Collected data:
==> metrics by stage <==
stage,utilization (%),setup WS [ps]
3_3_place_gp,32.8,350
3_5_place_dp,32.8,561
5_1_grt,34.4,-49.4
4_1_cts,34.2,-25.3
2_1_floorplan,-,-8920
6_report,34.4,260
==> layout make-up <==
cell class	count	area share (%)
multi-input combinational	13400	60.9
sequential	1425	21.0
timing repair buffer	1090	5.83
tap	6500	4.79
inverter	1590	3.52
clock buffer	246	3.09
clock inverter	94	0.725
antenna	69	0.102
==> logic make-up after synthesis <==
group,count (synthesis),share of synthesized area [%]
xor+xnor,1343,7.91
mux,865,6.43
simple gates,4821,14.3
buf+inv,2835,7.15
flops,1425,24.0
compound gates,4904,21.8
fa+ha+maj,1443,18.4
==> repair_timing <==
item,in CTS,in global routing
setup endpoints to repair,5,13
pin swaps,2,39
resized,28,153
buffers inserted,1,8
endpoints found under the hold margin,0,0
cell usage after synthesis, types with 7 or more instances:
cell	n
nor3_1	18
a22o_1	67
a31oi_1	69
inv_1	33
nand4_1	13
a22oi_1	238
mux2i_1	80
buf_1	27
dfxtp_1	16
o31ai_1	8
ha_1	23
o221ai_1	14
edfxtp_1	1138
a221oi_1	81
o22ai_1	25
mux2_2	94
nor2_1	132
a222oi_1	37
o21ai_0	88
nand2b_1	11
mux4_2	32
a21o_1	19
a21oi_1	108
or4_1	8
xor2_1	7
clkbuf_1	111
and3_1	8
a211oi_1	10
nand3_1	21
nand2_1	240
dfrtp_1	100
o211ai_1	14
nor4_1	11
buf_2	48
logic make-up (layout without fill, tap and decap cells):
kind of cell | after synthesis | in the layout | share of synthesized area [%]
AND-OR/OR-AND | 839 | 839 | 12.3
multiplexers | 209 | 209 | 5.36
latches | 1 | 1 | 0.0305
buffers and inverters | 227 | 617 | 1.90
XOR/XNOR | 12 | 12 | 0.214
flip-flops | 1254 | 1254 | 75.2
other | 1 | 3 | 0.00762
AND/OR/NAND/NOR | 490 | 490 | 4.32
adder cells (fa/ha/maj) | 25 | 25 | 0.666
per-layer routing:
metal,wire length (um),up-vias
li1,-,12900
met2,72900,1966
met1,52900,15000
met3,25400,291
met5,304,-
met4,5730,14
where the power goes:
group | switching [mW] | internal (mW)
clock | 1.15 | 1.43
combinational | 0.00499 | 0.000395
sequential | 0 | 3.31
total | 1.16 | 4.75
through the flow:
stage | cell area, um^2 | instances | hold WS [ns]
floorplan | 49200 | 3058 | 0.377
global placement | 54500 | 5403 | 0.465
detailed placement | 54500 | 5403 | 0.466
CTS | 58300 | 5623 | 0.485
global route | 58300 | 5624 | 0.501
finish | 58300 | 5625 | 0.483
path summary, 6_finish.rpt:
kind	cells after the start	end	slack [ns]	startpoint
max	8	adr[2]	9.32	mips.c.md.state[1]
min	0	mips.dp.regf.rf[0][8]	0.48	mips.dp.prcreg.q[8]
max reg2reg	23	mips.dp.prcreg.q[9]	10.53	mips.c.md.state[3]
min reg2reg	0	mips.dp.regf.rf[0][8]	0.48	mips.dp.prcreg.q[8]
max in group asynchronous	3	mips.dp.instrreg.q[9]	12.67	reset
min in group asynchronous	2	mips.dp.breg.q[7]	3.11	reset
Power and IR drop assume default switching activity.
==> flow/design.v <==
`timescale 1ns/1ps
module full_adder_4bits (
  input  clk,
  input  rst,
  input	 start,
  input  [3:0]a,
  input  [3:0]b,
  output done_sum,
  output reg [7:0]sum
);
   wire  co;
   wire  ci = 0;
   wire  aux1;
   wire  aux2;
   wire  aux3;
   wire	 aux4;
   wire  aux5;
   wire  aux6;
   wire  aux7;
   wire   [7:0]aux_sum_final;
   wire done_aux;
	reg [3:0]counter;
	reg [7:0]a_aux;
	reg  [7:0]b_aux;
  assign done_aux = (counter == 4'd3);
  assign done_sum = (counter == 4'd4);
  full_adder adder0 (
		     .a(a_aux[0]),
		     .b(b_aux[0]),
		     .ci(ci),
		     .co(aux1),
		     .sum(aux_sum_final[0])
		     );
  full_adder adder1 (
		     .a(a_aux[1]),
		     .b(b_aux[1]),
		     .ci(aux1),
		     .co(aux2),
		     .sum(aux_sum_final[1])
		     );  
  full_adder adder2 (
		     .a(a_aux[2]),
		     .b(b_aux[2]),
		     .ci(aux2),
		     .co(aux3),
		     .sum(aux_sum_final[2])
		     );
  full_adder adder3 (
		     .a(a_aux[3]),
		     .b(b_aux[3]),
		     .ci(aux3),
		     .co(aux4),
		     .sum(aux_sum_final[3])
		     );
  full_adder adder4 (
		     .a(a_aux[4]),
		     .b(b_aux[4]),
		     .ci(aux4),
		     .co(aux5),
		     .sum(aux_sum_final[4])
		     );
  full_adder adder5 (
		     .a(a_aux[5]),
		     .b(b_aux[5]),
		     .ci(aux5),
		     .co(aux6),
		     .sum(aux_sum_final[5])
		     );
  full_adder adder6 (
		     .a(a_aux[6]),
		     .b(b_aux[6]),
		     .ci(aux6),
		     .co(aux7),
		     .sum(aux_sum_final[6])
		     );
  full_adder adder7 (
		     .a(a_aux[7]),
		     .b(b_aux[7]),
		     .ci(aux7),
		     .co(),
		     .sum(aux_sum_final[7])
		     );
   always@(posedge clk)
     if(rst)begin
       counter <= 4'd6;
       sum <= 8'd0;
      end
     else if (start)begin
       	counter <= 4'd0;
       	sum <= 8'd0;
     end
	 else if (counter == 4'd0)begin
	  	   	if ((a[3] == 1'b0) & (b[3] == 1'b0))begin
				counter <= 4'd1;
				a_aux <= {4'b0000,a[3:0]};
				b_aux <= {4'b0000,b[3:0]};
	   		end
	   		else if ((a[3] == 1'b1) & (b[3] == 1'b0))begin
			    counter <= 4'd1;
				a_aux <= {4'b1111,a[3:0]};
				b_aux <= {4'b0000,b[3:0]};
	   		end
	   		else if ((a[3] == 1'b0) & (b[3] == 1'b1))begin
			    counter <= 4'd1;
				a_aux <= {4'b0000,a[3:0]};
				b_aux <= {4'b1111,b[3:0]};
	   		end
	   		else if ((a[3] == 1'b1) & (b[3] == 1'b1))begin
			    counter <= 4'd1;
				a_aux <= {4'b1111,a[3:0]};
				b_aux <= {4'b1111,b[3:0]};
	   		end
	 end 
     else if (counter < 4'd3)
       counter <= counter + 1'b1;
	 else if (done_aux)begin
     	    sum <= aux_sum_final;
			counter <= 4'd4;
     end
endmodule
--- flow/constraint.sdc ---
current_design full_adder_4bits_XOR

set clk_period 3.7
set clk_io_pct 0.2

create_clock -name clk0 -period $clk_period [get_ports {clk}]

set non_clock_inputs [all_inputs -no_clocks]
set_input_delay [expr $clk_period * $clk_io_pct] -clock clk0 $non_clock_inputs
set_output_delay [expr $clk_period * $clk_io_pct] -clock clk0 [all_outputs]
--- flow/run.sh ---
#!/bin/bash
# OpenROAD 26Q1-2900-gdf79404cd8, Yosys 0.63+post, stock flow scripts
make -C /OpenROAD-flow-scripts/flow DESIGN_CONFIG=/design/flow/config.mk WORK_HOME=/design/flow/orfs finish
--- flow/config.mk ---
export PLATFORM = sky130hd
export DESIGN_NAME = full_adder_4bits_XOR
export DESIGN_NICKNAME = full_adder_4bits_XOR
export VERILOG_FILES = /design/flow/design.v
export SDC_FILE = /design/flow/constraint.sdc
export NUM_CORES = 4
export LEC_CHECK = 1
export CORE_AREA = 10 10 70 70
export DIE_AREA = 0 0 80 80
export SYNTH_HDL_FRONTEND = slang
--- flow/design.v ---
`timescale 1ns/1ps
module full_adder_4bits_XOR (
	input rst,
	input  clk,
	input  complement1_sel,
	input  [3:0]a,
	input  [3:0]b,
	input  ci,
	output reg [3:0]sum,
	output  complement1_finish
);
   wire		done;
	wire  aux1;
	wire  aux2;
	wire  [3:0]sum_aux_v2;
	wire  [3:0]sum_aux;
	wire  [3:0]a_xor;
	wire  [3:0]aux_xor = 4'b1111;
	reg [3:0] counter;
assign a_xor = a ^ aux_xor;
assign sum_aux_v2 = {a[3], sum_aux[2:0]};
assign complement1_finish = (counter == 4'd2);
assign done = (counter == 4'd1);
	full_adder adder0 (
		     .a(a_xor[0]),
		     .b(b[0]),
		     .ci(ci),
		     .co(aux1),
		     .sum(sum_aux[0])
		     );
	full_adder adder1 (
			 .a(a_xor[1]),
		     .b(b[1]),
		     .ci(aux1),
		     .co(aux2),
		     .sum(sum_aux[1])
		     );  
	full_adder adder2 (
		     .a(a_xor[2]),
		     .b(b[2]),
		     .ci(aux2),
		     .co(),
		     .sum(sum_aux[2])
		     );
   always@(posedge clk)
     if(rst)begin
       counter <= 4'd4;
       sum <= 4'd0;
      end
     else if (complement1_sel)begin
       counter <= 4'd0;
       sum <= 8'd0;
       end
	 else if (counter != 4'd1)
       counter <= counter + 1'b1;
	 else if (done)begin
		if ((sum_aux_v2[3] == 1'b0))begin
			sum <= a;
			counter <= 4'd2;
		end
		else if ((sum_aux_v2[3] == 1'b1))begin
			sum <= sum_aux_v2;
			counter <= 4'd2;
		end
	 end
endmodule
`timescale 1ns/1ps
module full_adder(
  input  a,
  input  b,
  input  ci,
  output  co,
  output  sum
);
   wire  out_xor;
   wire  out_and1;
   wire   out_and2;
   assign out_xor = a ^ b;
   assign out_and1 = out_xor & ci;
   assign out_and2 = a & b;
   assign sum = out_xor ^ ci;
   assign co = out_and1 | out_and2;
endmodule
==> ci_impl_report.md <==
### Flow metrics

| Metric | Value |
|---|---|
| Post-synth EDFFs | 0 |
| Total GRT Usage | 0.0303 |
| Grt total ovfl | 0 |
| Die x size | 80 um |
| Ys cells | 46 |
| Arr. time, crit path | 2.58 ns |
| Cells after Synth | 46 |
| Ports | 17 |
| Worst Hold Class | reg -> reg |
| Cts repair resizes | 0 |
| Hold depth | 2 |
| Final setup violating endpoints | 0 |
| Hold Vio Cnt, Final | 0 |
| Post-route ant nets | 0 |
| Die footprint | 0.00640 mm^2 |
| Total Negative Setup Slacks | 0 ns |
| Min Hold Slack | 0.456 ns |
| Area growth from synthesis to layout | 50.1% |
| Asr flop ratio synth | 0 |
| Placed Cells incl. Taps | 106 |
| Setup CP Type | in -> reg |
| WL/cell | 9.03 um |
| Tool warnings | 28 |
| Routed vias | 370 |
| Maximum vdd drop | 0.111 mV |
| Dominant Register Cell | dfxtp_1 |
| Leak pwr | 0.257 nW |
| Commonest Layout Cell | clkdlybuf4s50_1 |
| Fp util | 0.132 |
| Final Cycle Share | 0.649 |
| Diodes inserted | 0 |
| Clk sinks | 8 |
| Std-Cell Rows | 21 |
| Clock Skews | 0.000419 ns |
| Worst Max-Slew Pin Slew | 0.397 ns |
| FF+latch count, synth | 8 |
| Residual DRC | 0 |
| CTS root buf | clkbuf_4 |
| First-pass GRT wire length | 1540 um |
| CTS Buf Count | 3 |
| Req. time, crit path | 3.88 ns |
| Comb. cell area | 262 um^2 |
| CTS clock-pin slew for the worst setup and hold paths | 0.06 ns |
| Synth unique cells | 23 |
| Crit. End Element | register |
| Number of detailed-route iterations in the first pass | 2 |
| Chip Height | 80 um |
| Final WL | 984 um |
| Critical path startpoint category | input port |
| CTS H-tree depth | 1 |
| TritonCTS clock tree | built |
| Detail Placement HPWL | 809 um |
| Insertion Delay late pin | 0.25 ns |
| Vias per cell | 3.39 |
| Outcome | complete, no violations |
| Largest net degree at the start of global routing | 9 |
| Final worst path period need | 2.40 ns |
| Worst Reg-to-Reg Cells | 4 |
| Largest fanout on the critical path | 2 |
| Share of post-route cells with drive strength above 1 | 0.0952 |
| CTS Buffer Depth | 2 |
| RSZ-0062 raised after global routing | false |
| YS chip area | 452 um^2 |
| Max frequency | 0.416 GHz |
| CTS Hold Bufs | 0 |
| Core ar. | 0.00342 mm^2 |
| Slew margin rel. | 0.735 |
| YS warnings | 0 |
| Buffers on Ports | 15 |
| Post-CTS setup buffers | 0 |
| Max Slew Vio Count | 0 |
| Flop area | 160 um^2 |
| Register area share after synthesis | 0.355 |
| Max cap viols | 0 |
| Post-Syn Area | 452 um^2 |
| Non-Filler Instances | 109 |
| Fillers | 397 |
| Iter 0 DRT Violations | 4 |
| Initial antenna violation count | 0 |
| Syn avg cell area | 9.82 um^2 |
| GP Congestion | 0.744 |
| Dominant logic cell types in the final layout | clkdlybuf4s50_1 (15), dfxtp_1 (8), inv_1 (7) |
| Number of global-route vias before repair | 379 |
| PwrDens | 284 mW/mm^2 |
## flip-flops by register name, summed over array words and instances, names as in the netlist
signal,count
counter,4
sum,4
## cells in the mapped netlist (2+ instances only)
master   number  share of area
fa_1          2          0.089
dfxtp_1       8           0.35
xor2_1        2          0.039
nor2_1        4          0.033
inv_1         7          0.058
nand2_1       2          0.017
nor3_1        2          0.022
ha_1          3          0.083
mux2i_1       2          0.044
## power breakdown
part | total (mW) | switching [mW] | leakage [nW] | internal (mW)
Clock | 0.0674 | 0.0303 | 0.0138 | 0.0372
Sequential | 0.0921 | 0.00324 | 0.0652 | 0.0888
Combinational | 0.0329 | 0.0130 | 0.178 | 0.0199
Total | 0.192 | 0.0465 | 0.257 | 0.146
## layer usage
| metal | vias to the layer above | wire length, um | GRT usage |
|---|---|---|---|
| met4 | 0 | 0 | 0.00176 |
| met2 | 13 | 405 | 0.0449 |
| li1 | 188 | - | - |
| met5 | - | 0 | 0 |
| met3 | 0 | 94 | 0.0227 |
| met1 | 169 | 484 | 0.0359 |
## worst paths after layout
| kind | startpoint | to | slack, ns |
|---|---|---|---|
| max | b[0] | sum[2]$_SDFFE_PP0P_ | 1.30 |
| min | sum[1]$_SDFFE_PP0P_ | sum[1]$_SDFFE_PP0P_ | 0.46 |
| max reg2reg | counter[0]$_SDFF_PP0_ | sum[2]$_SDFFE_PP0P_ | 2.32 |
| min reg2reg | sum[1]$_SDFFE_PP0P_ | sum[1]$_SDFFE_PP0P_ | 0.46 |
## worst max-delay path: stages
cell and delay (ns):
clkdlybuf4s50_1 0.45, inv_1 0.05, fa_1 0.40, fa_1 0.39
xor2_1 0.19, and4_1 0.20, nor3_1 0.15
## cell type report
type	instances	area share
clock buffers	3	0.0332
inverters	7	0.0387
multi-input cells	30	0.386
flip-flops and latches	8	0.236
well taps	46	0.0849
repair buffers	15	0.221
## through the flow
step	area (um^2)	utilization	total power, mW	setup slack [ns]
floorplan	452	-	0.110	1.57
global placement	656	0.192	0.126	1.06
detailed placement	656	0.192	0.127	1.06
CTS	678	0.199	0.196	1.31
global route	678	0.199	0.202	1.22
finish	678	0.199	0.192	1.30
## kinds of logic (layout without fill, tap and decap cells)
logic type	Yosys count	in the layout	share of synthesized area
AND-OR/OR-AND	6	6	0.105
XOR/XNOR	3	3	0.0582
adder cells (fa/ha/maj)	5	5	0.172
buffers and inverters	8	25	0.0665
flip-flops	8	8	0.355
multiplexers	2	2	0.0443
AND/OR/NAND/NOR	14	14	0.199
Power figures rest on the tool's default switching activity, not on a simulated workload.
==> ./design.v <==
`timescale 1ns / 1ps
module ForwardUnit(
    input [4:0] A1_D,
    input [4:0] A2_D,
    input [31:0] RD1_D,
    input [31:0] RD2_D,
    input [4:0] A1_E,
    input [4:0] A2_E,
    input [31:0] RD1_E,
    input [31:0] RD2_E,
    input [4:0] A3_E,
    input [31:0] WD_E,
    input [4:0] A3_M,
    input [31:0] WD_M,
    input [4:0] A3_W,
    input [31:0] WD_W,
	input [4:0] A2_M,
	input [31:0] RD2_M,
    output [31:0] Forward_A_D,
    output [31:0] Forward_B_D,
    output [31:0] Forward_A_E,
    output [31:0] Forward_B_E,
    output [31:0] Forward_DMWD_M,
	input [1:0] Tnew_E,
	input [1:0] Tnew_M
    );
	assign Forward_A_D = (A1_D == A3_E && A3_E != 0 && Tnew_E == 0) ? WD_E :
						 (A1_D == A3_M && A3_M != 0 && Tnew_M == 0) ? WD_M :
						 (A1_D == A3_W && A3_W != 0 ) ? WD_W :
													RD1_D;
	assign Forward_B_D = (A2_D == A3_E && A3_E != 0 && Tnew_E == 0) ? WD_E :
						 (A2_D == A3_M && A3_M != 0 && Tnew_M == 0) ? WD_M :
						 (A2_D == A3_W && A3_W != 0 ) ? WD_W :
													RD2_D;
	assign Forward_A_E = (A1_E == A3_M && A3_M != 0 && Tnew_M == 0) ? WD_M :
						 (A1_E == A3_W && A3_W != 0) ? WD_W :						
													RD1_E;
	assign Forward_B_E = (A2_E == A3_M && A3_M != 0 && Tnew_M == 0) ? WD_M :
						 (A2_E == A3_W && A3_W != 0) ? WD_W :						
													RD2_E;
	assign Forward_DMWD_M = (A2_M == A3_W && A3_W != 0) ? WD_W : RD2_M;
endmodule
==> ./run.sh <==
#!/bin/bash
# OpenROAD 26Q1-2900-gdf79404cd8, Yosys 0.63+post, stock flow scripts
make -C /OpenROAD-flow-scripts/flow DESIGN_CONFIG=/design/flow/config.mk WORK_HOME=/design/flow/orfs finish
==> ./config.mk <==
export PLATFORM = sky130hd
export DESIGN_NAME = ForwardUnit
export DESIGN_NICKNAME = ForwardUnit
export VERILOG_FILES = /design/flow/design.v
export SDC_FILE = /design/flow/constraint.sdc
export NUM_CORES = 4
export LEC_CHECK = 1
export CORE_AREA = 10 10 213 213
export DIE_AREA = 0 0 223 223
==> ./constraint.sdc <==
current_design ForwardUnit

set clk_period 14.3
set clk_io_pct 0.2

create_clock -name clk0 -period $clk_period

set non_clock_inputs [all_inputs -no_clocks]
set_input_delay [expr $clk_period * $clk_io_pct] -clock clk0 $non_clock_inputs
set_output_delay [expr $clk_period * $clk_io_pct] -clock clk0 [all_outputs]
==> CHANGELOG.md <==
### Physical design

- RSZ-0062 raised after global routing: no
- Sequential area share after synthesis: 0
- Number of setup violations in the final report: 0
- Initial antenna violation count: 0
- Avg WL per Cell: 21.5 um
- Startpoint types: input pin
- Yosys synthesis chip area: 5000 um^2
- Core area: 40,800 um^2
- Relative slew slack: 0.499
- Design Power: 277 uW
- Yosys top cell area share: 0.128
- GR Util met3: 0.0403
- Cell mode on critical path: clkdlybuf4s50_1
- Number of buffers inserted by port buffering: 460
- Met2 Use GR: 0.241
- First-pass GRT wire length: 52,000 um
- Top Ports: 460
- Max Cap Violations: 0
- DRT iter0 DRCs: 365
- LEAKAGE: 3.79 nW
- Critical-path top delay cell: or4_2
- Max-slew violation count: 0
- GR Overflow Total: 0
- Top cells, area: mux2i_1 (13%), a21oi_1 (9.6%), o221ai_2 (9.0%), inv_1 (7.2%), mux2_2 (7.2%)
- Total Wirelength: 36,300 um
- Worst Hold Endpoint: Forward_B_D[1]
- Chip width: 223 um
- Vias: 7,242
- Initial DRT Pass Iterations: 5
- Count of tool warnings: 32
- Die area: 49,700 um^2
- Largest net degree at the start of global routing: 37
- Min-Delay Path Class: input pin to primary output
- Worst-path maximum fanout: 36
- WP data required: 11.44 ns
- Tmin final: 9.07 ns
- Critical path cell sequence: clkdlybuf4s50_1 > or4_4 > o21ai_4 > or4_2 > buf_4 > o221a_2 > o21ai_1 > clkdlybuf4s50_1
- Mapped cell area: 5000 um^2
- Die height: 223 um
- Register area: 0 um^2
- Worst Hold Depth: 4
- Number of global-route vias before repair: 7,578
- Worst slew pin tran: 0.751 ns
- Final period util: 0.634
- ANT nets after route: 0
- Hold path start: WD_E[1]
- Worst setup path startpoint: A3_M[1]
- Final hold vios: 0
- Postcts setup bufs: 0
- Peak supply drop: 0.00964 mV
- Critical Path End Type: primary output
- Status: finished, final reports clean
- YS warnings: 0
- Setup Crit Path Kind: input pin to primary output
- Fmax: 110 MHz
- Flip-flops: 0
- Layout cells sized above 1: 0.119
- Via density: 4.30
- Post-synth top area cell: mux2i_1
- Critical Path Max Stage Delay: 0.62 ns
- Synth-to-Final Area Change: 100%
- # Cells Yosys: 746
- Post-CTS Hold Fix Bufs: 0
- Synthesized instance count: 746
- Syn Area/Cell: 6.71 um^2
- Clkbuf count: 0
- GR Layer Usage met1: 0.166
- Netlist cell types: 32
- Setup_tns: 0 ns
- Pwr Density: 27.6 nW/um^2
- Rows: 74
- GRT Max-Usage Layer: met2
- GRT Total Usage: 0.138
- Placer Congestion: 0.882
- Residual DRC count: 0
- Dpl hpwl: 29,900 um
- Commonest cells post-synth: a21oi_1 (96), inv_1 (96), nand2_1 (68), nor2_1 (68)
- Post-CTS resize count: 0
- Pre-Place Util: 0.123
- Worst Path Arrival: 6.21 ns
module EX_MEM_Reg(
    input clk,
    input reset,
    input [31:0] Instr_E,
    input [31:0] ALUOut_E_M,
    input [31:0] RD2_E_M,
    input [31:0] WD_E_M,
    input [31:0] PC_E,
    input [4:0] A3_E_M,
    output reg [31:0] Instr_M,
    output reg [31:0] ALUOut_M,
    output reg [31:0] RD2_M,
    output reg [31:0] WD_M,
    output reg [31:0] PC_M,
    output reg [4:0] A3_M,
	input [1:0] Tnew_E_M,
	output reg [1:0] Tnew_M
    );
	initial begin
		Instr_M <= 0;
		ALUOut_M <= 0;
		RD2_M <= 0;
		WD_M <= 0;
		PC_M <= 0;
		A3_M <= 0;
		Tnew_M <= 0;
	end
	always @(posedge clk) begin
		if(reset) begin
			Instr_M <= 0;
			ALUOut_M <= 0;
			RD2_M <= 0;
			WD_M <= 0;
			PC_M <= 0;
			A3_M <= 0;
			Tnew_M <= 0;
		end
		else begin
			Instr_M <= Instr_E;
			ALUOut_M <= ALUOut_E_M;
			RD2_M <= RD2_E_M;
			WD_M <= WD_E_M;
			PC_M <= PC_E;
			A3_M <= A3_E_M;
			Tnew_M <= Tnew_E_M;
		end
	end
endmodule
module MEM_WB_Reg(
    input clk,
    input reset,
    input [4:0] A3_M_W,
	input [31:0] ALUOut_M,
	output reg [31:0] ALUOut_W,
    output reg [4:0] A3_W,
    input [31:0] WD_M_W,
    input [31:0] PC_M,
    output reg [31:0] PC_W,
    output reg [31:0] WD_W,
    input [31:0] Instr_M,
    output reg [31:0] Instr_W
    );
	initial begin
		A3_W <= 0;
		PC_W <= 0;
		WD_W <= 0;
		Instr_W <= 0;
		ALUOut_W <= 0;
	end
	always @(posedge clk)begin
		if(reset) begin
			A3_W <= 0;
			PC_W <= 0;
			WD_W <= 0;
			Instr_W <= 0;
			ALUOut_W <= 0;
		end
		else begin
			A3_W <= A3_M_W;
			PC_W <= PC_M;
			WD_W <= WD_M_W;
			Instr_W <= Instr_M;
			ALUOut_W <= ALUOut_M;
		end
	end
endmodule
==> run.sh <==
#!/bin/bash
# OpenROAD 26Q1-2900-gdf79404cd8, Yosys 0.63+post, stock flow scripts
make -C /OpenROAD-flow-scripts/flow DESIGN_CONFIG=/design/flow/config.mk WORK_HOME=/design/flow/orfs finish
==> config.mk <==
export PLATFORM = sky130hd
export DESIGN_NAME = ID_EX_Reg
export DESIGN_NICKNAME = ID_EX_Reg
export VERILOG_FILES = /design/flow/design.v
export SDC_FILE = /design/flow/constraint.sdc
export NUM_CORES = 4
export LEC_CHECK = 1
export CORE_AREA = 10 10 192 192
export DIE_AREA = 0 0 202 202
==> constraint.sdc <==
current_design ID_EX_Reg

set clk_period 1.0
set clk_io_pct 0.2

create_clock -name clk0 -period $clk_period [get_ports {clk}]

set non_clock_inputs [all_inputs -no_clocks]
set_input_delay [expr $clk_period * $clk_io_pct] -clock clk0 $non_clock_inputs
set_output_delay [expr $clk_period * $clk_io_pct] -clock clk0 [all_outputs]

### DIRECTIONS
Look through the entries above, and wherever a line holds the string "gates", copy it.

### FINAL ANSWER
simple gates,4821,14.3
compound gates,4904,21.8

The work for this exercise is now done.